Java Unicode encoding

Solution 1:

You can handle them all if you're careful enough.

Java's char is a UTF-16 code unit. For characters with code-point > 0xFFFF it will be encoded with 2 chars (a surrogate pair).

See http://www.oracle.com/us/technologies/java/supplementary-142654.html for how to handle those characters in Java.

(BTW, in Unicode 5.2 there are 107,154 assigned characters out of 1,114,112 slots.)

Solution 2:

Java uses UTF-16. A single Java char can only represent characters from the basic multilingual plane. Other characters have to be represented by a surrogate pair of two chars. This is reflected by API methods such as String.codePointAt().

And yes, this means that a lot of Java code will break in one way or another when used with characters outside the basic multilingual plane.

Solution 3:

To add to the other answers, some points to remember:

• A Java char takes always 16 bits.

• A Unicode character, when encoded as UTF-16, takes "almost always" (not always) 16 bits: that's because there are more than 64K unicode characters. Hence, a Java char is NOT a Unicode character (though "almost always" is).

• "Almost always", above, means the 64K first code points of Unicode, range 0x0000 to 0xFFFF (BMP), which take 16 bits in the UTF-16 encoding.

• A non-BMP ("rare") Unicode character is represented as two Java chars (surrogate representation). This applies also to the literal representation as a string: For example, the character U+20000 is written as "\uD840\uDC00".

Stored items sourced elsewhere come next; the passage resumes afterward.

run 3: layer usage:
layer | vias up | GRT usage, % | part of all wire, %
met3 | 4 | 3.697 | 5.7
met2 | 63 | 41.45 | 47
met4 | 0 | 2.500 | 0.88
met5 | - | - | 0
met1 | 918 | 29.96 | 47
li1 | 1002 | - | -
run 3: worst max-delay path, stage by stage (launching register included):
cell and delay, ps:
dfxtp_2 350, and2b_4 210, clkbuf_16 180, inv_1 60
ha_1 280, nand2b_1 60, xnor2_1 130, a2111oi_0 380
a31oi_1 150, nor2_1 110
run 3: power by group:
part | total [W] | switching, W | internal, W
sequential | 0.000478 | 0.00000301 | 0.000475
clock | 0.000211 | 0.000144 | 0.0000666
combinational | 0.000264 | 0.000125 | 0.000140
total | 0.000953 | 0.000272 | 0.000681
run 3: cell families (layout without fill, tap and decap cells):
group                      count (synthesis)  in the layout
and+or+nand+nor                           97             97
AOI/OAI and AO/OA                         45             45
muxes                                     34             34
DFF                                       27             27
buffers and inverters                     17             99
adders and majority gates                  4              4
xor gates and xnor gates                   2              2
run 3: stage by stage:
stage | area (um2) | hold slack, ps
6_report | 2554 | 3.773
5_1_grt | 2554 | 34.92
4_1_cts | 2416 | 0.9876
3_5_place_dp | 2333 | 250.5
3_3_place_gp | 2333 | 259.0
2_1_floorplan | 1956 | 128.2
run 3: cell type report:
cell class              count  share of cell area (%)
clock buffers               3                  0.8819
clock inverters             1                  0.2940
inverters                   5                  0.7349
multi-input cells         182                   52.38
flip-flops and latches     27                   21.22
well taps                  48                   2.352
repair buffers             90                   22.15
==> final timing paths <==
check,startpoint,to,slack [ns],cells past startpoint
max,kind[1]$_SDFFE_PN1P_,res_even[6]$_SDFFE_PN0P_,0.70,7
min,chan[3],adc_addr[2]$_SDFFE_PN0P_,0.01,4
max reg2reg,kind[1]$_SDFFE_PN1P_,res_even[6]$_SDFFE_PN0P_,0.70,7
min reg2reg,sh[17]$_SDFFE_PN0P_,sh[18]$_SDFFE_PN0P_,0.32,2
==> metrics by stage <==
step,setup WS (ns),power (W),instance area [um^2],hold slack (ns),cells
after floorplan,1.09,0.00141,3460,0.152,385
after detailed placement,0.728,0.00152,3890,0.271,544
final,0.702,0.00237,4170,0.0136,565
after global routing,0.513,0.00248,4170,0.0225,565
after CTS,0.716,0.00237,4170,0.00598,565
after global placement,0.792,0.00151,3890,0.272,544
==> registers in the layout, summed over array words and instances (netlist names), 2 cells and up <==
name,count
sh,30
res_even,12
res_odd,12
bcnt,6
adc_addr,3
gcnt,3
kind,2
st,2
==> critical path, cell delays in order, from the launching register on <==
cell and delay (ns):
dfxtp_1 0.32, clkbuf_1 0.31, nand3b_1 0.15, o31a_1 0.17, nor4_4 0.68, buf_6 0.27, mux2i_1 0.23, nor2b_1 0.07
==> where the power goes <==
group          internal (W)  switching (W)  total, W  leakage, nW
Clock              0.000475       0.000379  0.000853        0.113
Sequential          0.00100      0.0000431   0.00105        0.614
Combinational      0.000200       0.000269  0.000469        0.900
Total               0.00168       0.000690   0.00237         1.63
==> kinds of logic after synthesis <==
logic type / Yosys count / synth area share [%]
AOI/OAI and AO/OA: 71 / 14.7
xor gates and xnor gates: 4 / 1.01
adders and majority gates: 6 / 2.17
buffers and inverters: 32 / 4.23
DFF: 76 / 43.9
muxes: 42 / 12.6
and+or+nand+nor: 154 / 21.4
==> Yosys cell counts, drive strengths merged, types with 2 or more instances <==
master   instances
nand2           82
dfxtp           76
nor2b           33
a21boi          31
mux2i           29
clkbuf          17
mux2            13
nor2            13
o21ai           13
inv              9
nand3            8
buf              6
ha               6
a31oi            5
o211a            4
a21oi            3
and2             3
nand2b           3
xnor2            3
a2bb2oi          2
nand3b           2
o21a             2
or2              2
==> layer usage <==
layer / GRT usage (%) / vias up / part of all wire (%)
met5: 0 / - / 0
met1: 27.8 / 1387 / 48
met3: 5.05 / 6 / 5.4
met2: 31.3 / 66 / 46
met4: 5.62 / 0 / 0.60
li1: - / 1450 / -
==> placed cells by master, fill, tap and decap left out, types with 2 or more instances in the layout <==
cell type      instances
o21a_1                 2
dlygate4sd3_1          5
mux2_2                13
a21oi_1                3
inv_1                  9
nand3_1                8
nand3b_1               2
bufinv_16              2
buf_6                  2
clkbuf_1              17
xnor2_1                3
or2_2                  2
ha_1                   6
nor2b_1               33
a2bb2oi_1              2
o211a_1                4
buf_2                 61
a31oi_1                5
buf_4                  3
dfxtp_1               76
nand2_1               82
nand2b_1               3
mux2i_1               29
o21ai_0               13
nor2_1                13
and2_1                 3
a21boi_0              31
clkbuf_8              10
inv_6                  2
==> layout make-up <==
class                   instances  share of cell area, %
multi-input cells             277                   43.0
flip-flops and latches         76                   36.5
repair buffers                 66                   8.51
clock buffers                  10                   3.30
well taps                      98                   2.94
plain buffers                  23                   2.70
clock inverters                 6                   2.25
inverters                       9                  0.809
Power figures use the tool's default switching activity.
--- src/rtl/dual_issue_pair.sv ---
module dual_issue_pair #(
  parameter int IW = 32
) (
  input  logic          clk,
  input  logic          rst_n,
  input  logic          in_valid,
  input  logic [IW-1:0] in_instr0,
  input  logic [IW-1:0] in_instr1,
  output logic          in_ready,
  output logic [3:0]    fill_tag,
  input  logic          stall,
  output logic          int_valid,
  output logic [IW-1:0] int_instr,
  output logic          fp_valid,
  output logic [IW-1:0] fp_instr
);
  localparam int OPW = 6;
  localparam int FMW = 5;

  function automatic logic is_fp(input logic [IW-1:0] w);
    logic [OPW-1:0] op;
    logic [FMW-1:0] fmt;
    op  = w[IW-1 -: OPW];
    fmt = w[IW-1-OPW -: FMW];
    return (op == 6'h13) || (op == 6'h11 && (fmt == 5'h10 || fmt == 5'h11));
  endfunction

  logic          fp0, fp1;
  logic          pd_valid, second;
  logic [IW-1:0] pd_i0, pd_i1;
  logic [2:0]    pd_tag;
  logic          go, consume, cur_fp;
  logic [IW-1:0] cur_i;

  assign fp0      = is_fp(in_instr0);
  assign fp1      = is_fp(in_instr1);
  assign fill_tag = {1'b0, fp1, fp0, fp0 ^ fp1};

  always_ff @(posedge clk) begin
    if (!rst_n) begin
      pd_valid <= 1'b0;
      second   <= 1'b0;
      pd_i0    <= '0;
      pd_i1    <= '0;
      pd_tag   <= '0;
    end else if (in_ready) begin
      pd_valid <= in_valid;
      second   <= 1'b0;
      if (in_valid) begin
        pd_i0  <= in_instr0;
        pd_i1  <= in_instr1;
        pd_tag <= fill_tag[2:0];
      end
    end else if (!stall) begin
      second <= 1'b1;
    end
  end

  assign go       = pd_valid && !stall;
  assign consume  = go && (pd_tag[0] || second);
  assign in_ready = !pd_valid || consume;

  assign cur_i  = second ? pd_i1 : pd_i0;
  assign cur_fp = second ? pd_tag[2] : pd_tag[1];

  assign fp_instr  = pd_tag[0] ? (pd_tag[1] ? pd_i0 : pd_i1) : cur_i;
  assign int_instr = pd_tag[0] ? (pd_tag[1] ? pd_i1 : pd_i0) : cur_i;
  assign fp_valid  = go && (pd_tag[0] || cur_fp);
  assign int_valid = go && (pd_tag[0] || !cur_fp);
endmodule

--- config.mk ---
export PLATFORM = sky130hd
export DESIGN_NAME = dual_issue_pair
export DESIGN_NICKNAME = d
export VERILOG_FILES = /design/src/rtl/dual_issue_pair.sv
export SDC_FILE = /design/constraint.sdc
export NUM_CORES = 1
export LEC_CHECK = 0
export ABC_AREA = 1
export ABC_CLOCK_PERIOD_IN_PS = 1300
export BUFFER_PORTS_ARGS = -buffer_cell sky130_fd_sc_hd__buf_2
export CAP_MARGIN = 20
export CORE_MARGIN = 2
export CORE_UTILIZATION = 51
export CTS_CLUSTER_DIAMETER = 60
export CTS_CLUSTER_SIZE = 10
export DETAILED_ROUTE_END_ITERATION = 8
export PLACE_DENSITY = 0.81
export REMOVE_ABC_BUFFERS = 1
export SLEW_MARGIN = 0
export SYNTH_ARGS = -nofsm -noshare
export SYNTH_HDL_FRONTEND = slang
export SYNTH_SLANG_ARGS = --single-unit
--- constraint.sdc ---
create_clock -name clk -period 1.3 [get_ports clk]
set_input_delay 0.195 -clock clk [delete_from_list [all_inputs] [get_ports clk]]
set_output_delay 0.195 -clock clk [all_outputs]
set_load 0.03 [all_outputs]
==> metrics.yaml <==
status: "complete, but fails checks"
violations: "negative setup slack"
start_kind: "flop"
cts_buffers: 9
arrival_ns: 1.62
placedCellCount: 834
combPwrFrac_pct: 47.2
synth_warnings: 0
p_sw_mw: 3.13
grtUsageTotal_pct: 33.2
worstRegToRegCells: 10
synth_area_per_cell_um2: 6.35
dr.pass1.iters: 6
final.setup.tns_ns: -55.99
report.final.slew_viol_count: 0
cts_hold_buf: 0
min_path_cells: 2
seqPwrFrac_pct: 31.8
die_area_mm2: 0.00854
max_cap_viol_count: 0
pwr-share-clk_pct: 20.9
fill_cells: 348
finalWirelength_um: 20200
grt.busiest_layer: "met2"
io_buffer_count: 137
grt_use_met1_pct: 38.2
grt_max_degree: 45
ioPinCount: 139
multi_input_area_mm2: 0.00254
register_area_mm2: 0.00139
path_clk_slew_ns: 0.08
crit_path_cell_trace: "buf_12 > buf_6 > a21oi_1 > o21ai_1 > nand2_1 > buf_6"
max_stage_delay_ns: 0.38
clock_path_buffers: 2
dp_hpwl_um: 7900
drt_iter0_drc: 592
grt_use_met3_pct: 8.06
via_per_inst: 6.50
power.leakage_nw: 3.13
grt_pass1_wl_um: 22800
drc: 0
ys_types: 19
fin_nets: 863
cts_tree: "yes"
path_common_cell: "buf_6"
yosys.area.top_type: "dfxtp_1"
setup_viol: 137
start_util_pct: 52.2
postLayoutSetupSlackWorst_ns: -0.513
finalHoldViolations: 0
fmax_mhz: 552
fin_crit_ns: 1.81
syn_area_mm2: 0.00399
instances_no_fill: 901
p_sw_share_pct: 40.3
clk_latency_ns: 0.36
clkSinkCount: 69
reg2reg_to: "pd_i0[7]"
p_int_mw: 4.63
overflow: 0
crit_family: "buffers and inverters"
whs_ns: 0.0818
rows: 32
critical-path-slowest-cell: "dfxtp_4"
cp.required_ns: 1.11
cts_max_level: 3
ys_seq_elements: 69
peakVddDrop_uv: 694
power.density_mw_per_mm2: 1130
cts_root_buf: "clkbuf_8"
endpoint_kind: "output pin"
finalPower_mw: 7.76
n_antenna_cell: 0
finClkSkew_ns: 0.0130
worstHoldStart: "stall"
postRouteAntennaNets: 0
hp-class: "in -> reg"
synth_area_leaders: "dfxtp_1 35%, a21oi_1 21%, o21ai_0 17%"
die_x_um: 92.4
antenna_found_initial: 0
cp_max_fo: 8
rsz0062_at_grt: "true"
die_h_um: 92.4
met2_usage_pct: 57.4
synth-seq-area-share_pct: 34.6
r2r_slack_ns: -0.50
reg2reg_from: "second"
drive_gt1_share_pct: 41.7
path_buf_inv: 3
syn_inst: 628
area_delta_synth_final_pct: 72.8
critPathKind: "reg -> out"
synth_top_area_share_pct: 34.6
vias: 5857
gp_congestion: 0.836
post-route-util_pct: 90.2
hold_end: "second"
wl_per_cell_um: 22.5
core_area_mm2: 0.00765
period_share_pct: 139
grt_pass1_vias: 4987
worst-path-stages: 6
==> Yosys cell counts <==
cell,n
inv_1,78
o21ai_1,24
a21boi_0,1
a21oi_1,165
buf_1,5
clkbuf_1,23
buf_6,5
o21ai_0,139
a211oi_1,1
dfxtp_1,69
nand3_1,2
nor2_1,9
nand2_2,1
buf_2,20
nand2_4,1
o21ai_2,1
conb_1,1
nand2_1,80
buf_4,3
==> how the worst max path moves through the flow <==
stage              start            end  slack [ns]
4_1_cts        pd_tag[1]  int_instr[21]       -0.36
3_3_place_gp      second       pd_i0[1]       -0.04
5_1_grt        pd_tag[1]   fp_instr[11]       -0.55
2_1_floorplan  pd_tag[1]    fp_instr[0]       -1.56
6_report       pd_tag[1]   fp_instr[11]       -0.51
3_5_place_dp   pd_tag[0]   fp_instr[27]       -0.09
==> layer usage <==
| metal | wire (µm) | vias to the layer above |
|---|---|---|
| met1 | 6790 | 2665 |
| met2 | 9580 | 565 |
| li1 | - | 2457 |
| met3 | 2350 | 170 |
| met5 | 0 | - |
| met4 | 1520 | 0 |
==> layout make-up <==
type	instances	area share, %
Tap cell	102	1.85
Timing Repair Buffer	211	34.4
Clock buffer	13	2.30
Multi-Input combinational cell	426	36.8
Sequential cell	69	20.2
Clock inverter	2	0.145
Inverter	78	4.32
==> power by group through the flow <==
stage	Combinational (mW)	Clock (mW)	Sequential, mW
final	3.67	1.62	2.47
after CTS	2.87	1.58	2.43
after global routing	3.80	1.70	2.48
after detailed placement	2.15	0	2.46
after floorplan	1.34	0	2.50
after global placement	2.10	0	2.45
==> registers in the layout, indices dropped and copies added (netlist names) <==
name and cells:
pd_tag 3, pd_valid 1, second 1, pd_i0 32, pd_i1 32
==> placed cells by master (no fill, tap or decap), types with 2 or more instances in the layout <==
| cell type | synthesis | final |
|---|---|---|
| o21ai_1 | 24 | 93 |
| nand2_1 | 80 | 74 |
| nor2_2 | 0 | 2 |
| o21ai_2 | 1 | 25 |
| o21ai_0 | 139 | 45 |
| buf_12 | 0 | 13 |
| clkinv_2 | 0 | 2 |
| dfxtp_4 | 0 | 3 |
| dfxtp_1 | 69 | 66 |
| a21oi_4 | 0 | 13 |
| clkbuf_1 | 23 | 2 |
| buf_16 | 0 | 8 |
| a21oi_1 | 165 | 98 |
| clkbuf_16 | 0 | 12 |
| nor2_1 | 9 | 7 |
| inv_1 | 78 | 77 |
| nand2_2 | 1 | 6 |
| buf_8 | 0 | 5 |
| bufbuf_16 | 0 | 3 |
| a21oi_2 | 0 | 54 |
| nand3_1 | 2 | 2 |
| buf_6 | 5 | 83 |
| nand2_8 | 0 | 2 |
| clkbuf_8 | 0 | 11 |
| buf_4 | 3 | 18 |
| buf_2 | 20 | 69 |
==> metrics by stage <==
step                      setup WS [ns]  area, µm²
final                            -0.513       6890
after floorplan                   -1.56       3700
after detailed placement        -0.0882       4800
after CTS                        -0.362       5880
after global placement          -0.0413       4800
after global routing             -0.550       6890
==> kinds of logic (layout without fill, tap and decap cells) <==
family | Yosys count | after routing | synth area share [%]
AOI/OAI and AO/OA | 331 | 331 | 41.8
buffers and inverters | 134 | 304 | 14.5
other | 1 | 1 | 0.0940
DFF | 69 | 69 | 34.6
and+or+nand+nor | 93 | 94 | 9.07
==> what timing repair did <==
item / CTS / global route
setup endpoints to repair: 120 / 136
pin swaps: 6 / 48
buffers inserted: 16 / 10
gates cloned: 11 / 15
gates resized for setup: 191 / 201
Power figures use the tool's default switching activity.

• Corolary: string.length() returns the number of java chars, not of Unicode chars. A string that has just one "rare" unicode character (eg U+20000) would return length() = 2 . Same consideration applies to any method that deals with char-sequences.

• Java has little intelligence for dealing with non-BMP unicode characters as a whole. There are some utility methods that treat characters as code-points, represented as ints eg: Character.isLetter(int ch). Those are the real fully-Unicode methods.